The hardest thing is to live richly in the present without letting it be tainted out of fear for the future or regret for the past.
Sylvia Plath
Let’s talk about depression – specifically my journey with depression.
PART 1: I was first diagnosed with depression around 25 years ago when I was working as a Chartered accountant in the corporate tax section of a huge international bank in London. The incident that sparked my walking out of the office and not returning for three months was a crashed spreadsheet. I guess it was the straw that broke the camel’s back!
I am still in shock that I actually stood up from my desk, walked out, and went home. That was so not me! I was the ‘good’ girl. The ‘responsible girl.’ The ‘never let anyone down’ girl. The girl who was taught that no matter what, you suck it up and keep on going. But, I did it.
I must have rung my boss to let him know and, thankfully for me, even though it was the horrible stress of that environment that had tipped me over the edge, there was a plan in place for helping stressed out employees. So, I was allocated a private health psychiatrist and a counsellor. The psychiatrist, of course, prescribed antidepressants, which I dutifully took as all ‘good girls’ do. I was prescribed a very small dose of Citalopram, one of the top 10 SSRI’s (Selective Serotonin Reuptake Inhibitors.)
So began my recovery. I spent a lot of those three months in parks around London…which, (apart from my guilt over not being ‘good’ enough) was a good experience.

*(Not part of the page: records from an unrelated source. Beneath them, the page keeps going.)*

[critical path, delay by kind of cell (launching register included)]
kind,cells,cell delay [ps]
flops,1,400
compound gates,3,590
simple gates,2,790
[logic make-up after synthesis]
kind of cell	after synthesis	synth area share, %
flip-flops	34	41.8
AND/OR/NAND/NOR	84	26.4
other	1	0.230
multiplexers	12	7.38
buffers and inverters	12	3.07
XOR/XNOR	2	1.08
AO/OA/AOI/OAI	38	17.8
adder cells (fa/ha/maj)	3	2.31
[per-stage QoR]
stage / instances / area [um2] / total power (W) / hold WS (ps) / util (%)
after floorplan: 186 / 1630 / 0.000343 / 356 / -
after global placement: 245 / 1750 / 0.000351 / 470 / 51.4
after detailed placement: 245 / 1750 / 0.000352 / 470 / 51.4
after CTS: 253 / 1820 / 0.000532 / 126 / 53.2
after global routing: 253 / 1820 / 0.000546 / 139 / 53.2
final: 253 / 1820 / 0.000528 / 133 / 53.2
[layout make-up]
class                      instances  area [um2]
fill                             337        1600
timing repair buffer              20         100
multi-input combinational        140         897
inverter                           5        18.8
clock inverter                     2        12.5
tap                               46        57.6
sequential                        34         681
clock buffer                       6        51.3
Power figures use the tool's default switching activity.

I walked, I sat and gazed at flowers and people, I rested and I recharged.
My counsellor over that period also helped and started me on a journey with Cognitive Behaviour Therapy. I found CBT interesting but also hard at times. When you are depressed, motivation to do anything can be very low. It was good to have a place to be every week though and someone impartial to share my journey with.
This is also when I began my long standing relationship with yoga and meditation. There was a wonderful Hatha yoga practitioner at my local gym. She gave me permission to check in with my body and to rest. She used to tell us to go home and have a long bath after our yoga sessions and relax. This was so foreign to me at that time! I loved her because at that point when I was ‘pushing’ so hard with everything else in my life, she showed me it was ok to start to be kind to myself.
After 3 months I was slowly integrated back to work and continued on. After about a year I ended up coming off my very low dose of antidepressants. I continued my counselling sessions even after I went back to work.
I left that job eventually and found some contracting work in a smaller organisation in a role where they thought I was fabulous. I remember very clearly though, walking to work one morning, when I was contemplating leaving the Corporate Tax role, and thinking to myself that my career would be over if I left. It was, after all, one of the biggest banks in the world. Where could I go from there? It’s funny the things our minds tells us.
I do not regret leaving that organisation at all. In fact it was the best things I ever did! I do have to give credit to the amazing American, female Head of the Tax Department at that time. She was a wise and compassionate women and very forward thinking in her views and support for people experiencing mental health issues, especially in such a male dominated environment as the corporate banking work was at that time.